1st Hot Job: Waco car dealer Peter Kultgen washed trade-ins at age 14
1ST HOT JOB
Local business people recall the summer jobs that launched them into the working world in a series the Trib will publish on Tuesdays through August.
To suggest someone to be profiled, call Mike Copeland at 757-5736 or email mcopeland
@wacotrib.com.

Peter Kultgen now runs the Waco car dealership where he started working as a teenager.

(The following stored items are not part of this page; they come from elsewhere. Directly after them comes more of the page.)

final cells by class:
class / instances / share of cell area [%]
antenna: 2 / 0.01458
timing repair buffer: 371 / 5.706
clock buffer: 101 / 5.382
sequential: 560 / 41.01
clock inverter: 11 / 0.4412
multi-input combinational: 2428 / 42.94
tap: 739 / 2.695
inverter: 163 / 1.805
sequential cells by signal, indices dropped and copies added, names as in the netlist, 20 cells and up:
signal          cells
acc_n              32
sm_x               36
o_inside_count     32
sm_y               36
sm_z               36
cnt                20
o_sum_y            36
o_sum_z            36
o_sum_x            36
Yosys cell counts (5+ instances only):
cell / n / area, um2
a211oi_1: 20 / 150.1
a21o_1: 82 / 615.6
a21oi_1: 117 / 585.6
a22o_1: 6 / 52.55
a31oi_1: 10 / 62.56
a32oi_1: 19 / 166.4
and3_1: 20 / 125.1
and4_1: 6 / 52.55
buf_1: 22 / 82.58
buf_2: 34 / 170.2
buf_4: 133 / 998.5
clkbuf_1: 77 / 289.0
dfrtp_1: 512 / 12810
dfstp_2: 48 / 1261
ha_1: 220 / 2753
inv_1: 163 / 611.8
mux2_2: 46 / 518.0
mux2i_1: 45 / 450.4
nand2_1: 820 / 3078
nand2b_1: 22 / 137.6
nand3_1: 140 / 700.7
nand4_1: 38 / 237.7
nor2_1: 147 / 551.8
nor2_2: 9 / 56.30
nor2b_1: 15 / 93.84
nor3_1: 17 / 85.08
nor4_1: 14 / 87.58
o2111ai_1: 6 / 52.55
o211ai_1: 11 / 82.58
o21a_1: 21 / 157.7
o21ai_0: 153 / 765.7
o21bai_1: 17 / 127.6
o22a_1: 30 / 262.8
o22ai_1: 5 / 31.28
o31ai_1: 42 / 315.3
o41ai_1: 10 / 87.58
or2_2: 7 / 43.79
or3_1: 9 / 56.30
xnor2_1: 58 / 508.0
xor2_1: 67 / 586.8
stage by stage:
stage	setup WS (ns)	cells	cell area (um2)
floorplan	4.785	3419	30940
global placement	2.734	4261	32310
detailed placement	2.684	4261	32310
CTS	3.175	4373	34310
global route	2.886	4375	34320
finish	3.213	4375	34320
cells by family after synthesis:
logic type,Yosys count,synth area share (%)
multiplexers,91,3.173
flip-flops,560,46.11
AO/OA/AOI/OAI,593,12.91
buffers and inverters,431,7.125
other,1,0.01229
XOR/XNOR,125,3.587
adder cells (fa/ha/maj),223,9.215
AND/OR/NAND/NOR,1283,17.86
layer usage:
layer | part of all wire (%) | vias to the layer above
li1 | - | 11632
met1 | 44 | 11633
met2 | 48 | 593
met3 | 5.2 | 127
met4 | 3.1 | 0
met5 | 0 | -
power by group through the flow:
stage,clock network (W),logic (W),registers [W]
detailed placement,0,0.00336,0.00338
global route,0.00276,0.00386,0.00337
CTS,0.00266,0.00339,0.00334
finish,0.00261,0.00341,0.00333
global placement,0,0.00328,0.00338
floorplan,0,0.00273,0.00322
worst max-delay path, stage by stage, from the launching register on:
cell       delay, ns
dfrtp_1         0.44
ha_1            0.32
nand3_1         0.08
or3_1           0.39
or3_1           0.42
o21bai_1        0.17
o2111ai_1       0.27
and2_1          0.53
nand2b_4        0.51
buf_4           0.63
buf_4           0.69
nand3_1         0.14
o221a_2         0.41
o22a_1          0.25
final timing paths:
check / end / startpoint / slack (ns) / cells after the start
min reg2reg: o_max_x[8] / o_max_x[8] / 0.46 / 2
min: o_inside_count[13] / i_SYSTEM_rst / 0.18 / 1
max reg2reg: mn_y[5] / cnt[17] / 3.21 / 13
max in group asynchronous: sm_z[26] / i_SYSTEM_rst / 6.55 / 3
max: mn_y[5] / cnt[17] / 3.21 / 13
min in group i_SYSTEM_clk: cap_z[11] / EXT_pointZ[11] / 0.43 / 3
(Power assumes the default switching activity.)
### config.mk
export PLATFORM = sky130hd
export DESIGN_NAME = contador_cascata
export DESIGN_NICKNAME = d
export VERILOG_FILES = /design/src/rtl/contador_cascata_pkg.sv /design/src/rtl/contador_cascata_digito.sv /design/src/rtl/contador_cascata.sv
export SDC_FILE = /design/constraint.sdc
export NUM_CORES = 1
export LEC_CHECK = 0
export CAP_MARGIN = 20
export CORE_AREA = 4 4 45 47
export DETAILED_ROUTE_END_ITERATION = 7
export DIE_AREA = 0 0 49 51
export PLACE_DENSITY = 0.75
export SKIP_LAST_GASP = 1
export SYNTH_ARGS = -nofsm -noshare
export SYNTH_HDL_FRONTEND = slang
export SYNTH_SLANG_ARGS = --single-unit
### constraint.sdc
create_clock -name clk -period 2.65 [get_ports clk]
set_clock_uncertainty 0.15 [all_clocks]
set_input_delay 0.53 -clock clk [delete_from_list [all_inputs] [get_ports clk]]
set_output_delay 0.53 -clock clk [all_outputs]
set_load 0.1 [all_outputs]
### src/rtl/contador_cascata_pkg.sv
// Shared definitions for the cascaded modulo-MOD counter: default geometry
// plus the helpers for load clamping and per-direction terminal values.
package contador_cascata_pkg;

  localparam int unsigned DEF_MOD   = 10;
  localparam int unsigned DEF_WIDTH = 4;

  // A loaded slice can never exceed the top legal digit value.
  function automatic int unsigned clamp_slice(input int unsigned value,
                                              input int unsigned modulus);
    return (value >= modulus) ? modulus - 1 : value;
  endfunction

  // Down-counting ends at 0, up-counting ends at MOD-1.
  function automatic int unsigned terminal_value(input logic up,
                                                 input int unsigned modulus);
    return up ? modulus - 1 : 0;
  endfunction

endpackage
==> src/rtl/mem_port_arbiter.sv <==
// rtl/mem_port_arbiter.sv - single-port memory arbiter for instruction fetch and load/store
// Optional MEM_ARB_RR_EN: round-robin tie breaking instead of fixed data priority.
module mem_port_arbiter #(
   parameter int AW      = 32,
   parameter int DW      = 32,
   parameter int TIMEOUT = 255
) (
   input  logic          clk,
   input  logic          rst,
   input  logic          if_req,
   input  logic [AW-1:0] if_addr,
   output logic [DW-1:0] if_rdata,
   output logic          if_done,
   input  logic          dm_req,
   input  logic          dm_we,
   input  logic [AW-1:0] dm_addr,
   input  logic [DW-1:0] dm_wdata,
   output logic [DW-1:0] dm_rdata,
   output logic          dm_done,
   output logic          stall,
   output logic          mem_req,
   output logic          mem_we,
   output logic [AW-1:0] mem_addr,
   output logic [DW-1:0] mem_wdata,
   input  logic [DW-1:0] mem_rdata,
   input  logic          mem_ready,
   output logic          err
);
   localparam int CW = (TIMEOUT > 0) ? $clog2(TIMEOUT + 1) : 1;

   typedef enum logic [1:0] {IDLE, BUSY, RESP} state_t;

   state_t        state;
   logic          gnt_dm;
   logic [CW-1:0] wait_cnt;
   logic          pick_dm;
   logic          timed_out;

`ifdef MEM_ARB_RR_EN
   logic          last_dm;

   // On a tie the requester that did not win last time gets the port.
   always_comb begin
      pick_dm = dm_req;
      if (dm_req && if_req) pick_dm = ~last_dm;
   end
`else
   always_comb begin
      pick_dm = dm_req;
   end
`endif

   assign timed_out = (TIMEOUT != 0) && (wait_cnt == CW'(TIMEOUT));
   assign stall     = (if_req & ~if_done) | (dm_req & ~dm_done);

   always_ff @(posedge clk) begin
      if (rst) begin
         state     <= IDLE;
         gnt_dm    <= 1'b0;
         wait_cnt  <= '0;
         mem_req   <= 1'b0;
         mem_we    <= 1'b0;
         mem_addr  <= '0;
         mem_wdata <= '0;
         if_rdata  <= '0;
         dm_rdata  <= '0;
         if_done   <= 1'b0;
         dm_done   <= 1'b0;
         err       <= 1'b0;
`ifdef MEM_ARB_RR_EN
         last_dm   <= 1'b0;
`endif
      end else begin
         if_done <= 1'b0;
         dm_done <= 1'b0;
         case (state)
            IDLE: begin
               if (if_req || dm_req) begin
                  gnt_dm  <= pick_dm;
                  mem_req <= 1'b1;
                  if (pick_dm) begin
                     mem_we    <= dm_we;
                     mem_addr  <= dm_addr;
                     mem_wdata <= dm_wdata;
                  end else begin
                     mem_we    <= 1'b0;
                     mem_addr  <= if_addr;
                     mem_wdata <= '0;
                  end
`ifdef MEM_ARB_RR_EN
                  last_dm <= pick_dm;
`endif
                  state <= BUSY;
               end
            end
            BUSY: begin
               // A ready in the same cycle the watchdog expires still completes the access.
               if (mem_ready) begin
                  if (gnt_dm) begin
                     if (!mem_we) dm_rdata <= mem_rdata;
                     dm_done <= 1'b1;
                  end else begin
                     if_rdata <= mem_rdata;
                     if_done  <= 1'b1;
                  end
                  mem_req <= 1'b0;
                  state   <= RESP;
               end else if (timed_out) begin
                  err <= 1'b1;
                  if (gnt_dm) begin
                     dm_rdata <= '0;
                     dm_done  <= 1'b1;
                  end else begin
                     if_rdata <= '0;
                     if_done  <= 1'b1;
                  end
                  mem_req <= 1'b0;
                  state   <= RESP;
               end else if (wait_cnt != '1) begin
                  wait_cnt <= wait_cnt + CW'(1);
               end
            end
            RESP: begin
               wait_cnt <= '0;
               state    <= IDLE;
            end
            default: state <= IDLE;
         endcase
      end
   end
endmodule
[src/rtl/cap_rank_sequencer.sv]
// Capacitor-voltage rank sorter for one MMC arm.
// Loads N float32 cell voltages, resolves every pair sequentially (one per
// cycle) into per-cell ranks (0 = largest magnitude), then turns the ranks
// into an insertion mask according to arm current direction.
module cap_rank_sequencer #(
  parameter int N     = 8,
  parameter int IDX_W = 3,
  parameter int W     = 32
) (
  input  logic                 clk,
  input  logic                 rst_n,
  input  logic                 v_valid,
  output logic                 v_ready,
  input  logic [W-1:0]         v_data,
  input  logic [IDX_W:0]       n_on,
  input  logic                 arm_dir,
  output logic [N-1:0]         gate_mask,
  output logic [N*IDX_W-1:0]   rank_flat,
  output logic                 done,
  output logic                 busy
);

  typedef enum logic [1:0] {IDLE, LOAD, COMPARE, MASK} state_t;

  localparam logic [IDX_W-1:0] LAST_CELL = IDX_W'(N - 1);
  localparam logic [IDX_W-1:0] LAST_I    = IDX_W'(N - 2);
  localparam logic [IDX_W:0]   N_W       = (IDX_W + 1)'(N);

  state_t                       state;
  // Only magnitudes are kept; the sign never takes part in the ordering.
  logic [N-1:0][W-2:0]          v_mag;
  logic [N-1:0][IDX_W-1:0]      rank_acc;
  logic [IDX_W-1:0]             load_cnt;
  logic [IDX_W-1:0]             pi, pj;
  logic [IDX_W:0]               n_on_q;
  logic                         dir_q;
  logic                         accept;
  logic                         c_ij;
  logic [IDX_W:0]               n_eff;
  logic [IDX_W:0]               hi_thr;
  logic [N-1:0]                 mask_nxt;
  logic                         unused_sign;

  assign unused_sign = v_data[W-1];
  assign v_ready     = (state == IDLE) || (state == LOAD);
  assign busy        = (state == COMPARE) || (state == MASK);
  assign accept      = v_valid && v_ready;

  // Exponent-then-mantissa unsigned compare equals one raw magnitude compare.
  // Ties give c_ij=0, so the lower index is treated as the larger cell.
  assign c_ij = v_mag[pi] < v_mag[pj];

  // Insertion mask from final ranks; n_on beyond N saturates to all cells.
  always_comb begin
    n_eff    = (n_on_q > N_W) ? N_W : n_on_q;
    hi_thr   = N_W - n_eff;
    mask_nxt = '0;
    for (int k = 0; k < N; k++) begin
      if (dir_q) mask_nxt[k] = ({1'b0, rank_acc[k]} >= hi_thr);
      else       mask_nxt[k] = ({1'b0, rank_acc[k]} <  n_eff);
    end
  end

  // Sequencer FSM: load, pairwise compare/accumulate, then publish results.
  always_ff @(posedge clk or negedge rst_n) begin
    if (!rst_n) begin
      state     <= IDLE;
      v_mag     <= '0;
      rank_acc  <= '0;
      load_cnt  <= '0;
      pi        <= '0;
      pj        <= '0;
      n_on_q    <= '0;
      dir_q     <= 1'b0;
      gate_mask <= '0;
      rank_flat <= '0;
      done      <= 1'b0;
    end else begin
      done <= 1'b0;
      case (state)
        IDLE: begin
          if (accept) begin
            v_mag[0] <= v_data[W-2:0];
            load_cnt <= IDX_W'(1);
            state    <= LOAD;
          end
        end
        LOAD: begin
          if (accept) begin
            v_mag[load_cnt] <= v_data[W-2:0];
            if (load_cnt == LAST_CELL) begin
              state    <= COMPARE;
              n_on_q   <= n_on;
              dir_q    <= arm_dir;
              rank_acc <= '0;
              pi       <= '0;
              pj       <= IDX_W'(1);
              load_cnt <= '0;
            end else begin
              load_cnt <= load_cnt + IDX_W'(1);
            end
          end
        end
        COMPARE: begin
          for (int k = 0; k < N; k++) begin
            if (pi == IDX_W'(k))
              rank_acc[k] <= rank_acc[k] + IDX_W'(c_ij);
            else if (pj == IDX_W'(k))
              rank_acc[k] <= rank_acc[k] + IDX_W'(!c_ij);
          end
          if (pj == LAST_CELL) begin
            if (pi == LAST_I) begin
              state <= MASK;
            end else begin
              pi <= pi + IDX_W'(1);
              pj <= pi + IDX_W'(2);
            end
          end else begin
            pj <= pj + IDX_W'(1);
          end
        end
        MASK: begin
          gate_mask <= mask_nxt;
          rank_flat <= rank_acc;
          done      <= 1'b1;
          state     <= IDLE;
        end
        default: state <= IDLE;
      endcase
    end
  end

endmodule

Duane A. Laverty / Waco Tribune-Herald
Who
Peter Kultgen, 58, president of Bird-Kultgen Ford.
1st summer job
Cleaning up trade-ins, mostly pickups, at the dealership his grandfather, J.H. “Jack” Kultgen, acquired in 1936 with investor Arthur Bird. Some of the old trucks could be well cleaned with just a scrub brush and a water hose, but others required a high-pressure approach or steam cleaning. Kultgen said many vehicles “slobbered oil,” so the engines needed a lot of attention. It was his job to provide it.
Age
At 14, Kultgen received his driver’s license. He needed spending money, and his family decided a teenage boy needed something “dirty, nasty and hot” to help him burn off excess energy. Kultgen worked at the dealership after school and on Saturdays, and then all day every day it was open the next summer, when he was 15.
Pay
“Whatever the minimum wage was at that time,” Kultgen said with a laugh. The federal minimum wage as of July 1, 1968, was $1.60 an hour, but Kultgen went on to say he does not remember if he made that much. He joked that being the grandson of the founder, he might have been paid whatever his grandfather thought he was worth.
Loved
The camaraderie of the workplace and listening to the older men, most of them veterans of World War II, talk about their life experiences. Many of those employed at Bird-Kultgen Ford came from small communities such as Leroy and Axtell, and they often would say, “This sure beats the heck out of picking cotton and hauling hay.”
Hated
“I don’t really remember hating anything,” Kultgen said. He worked at the dealership in some capacity every summer until he graduated high school and went off to the University of Texas.
Even during college, he would come back to Waco during holidays and the summer to make money at Bird-Kultgen Ford.
He went to work there full time after college and took the reins as president in 1986.
Lesson learned
Follow the examples of people who really know their jobs.
Advice on summer jobs
Show up on time and be ready to do whatever is asked of you.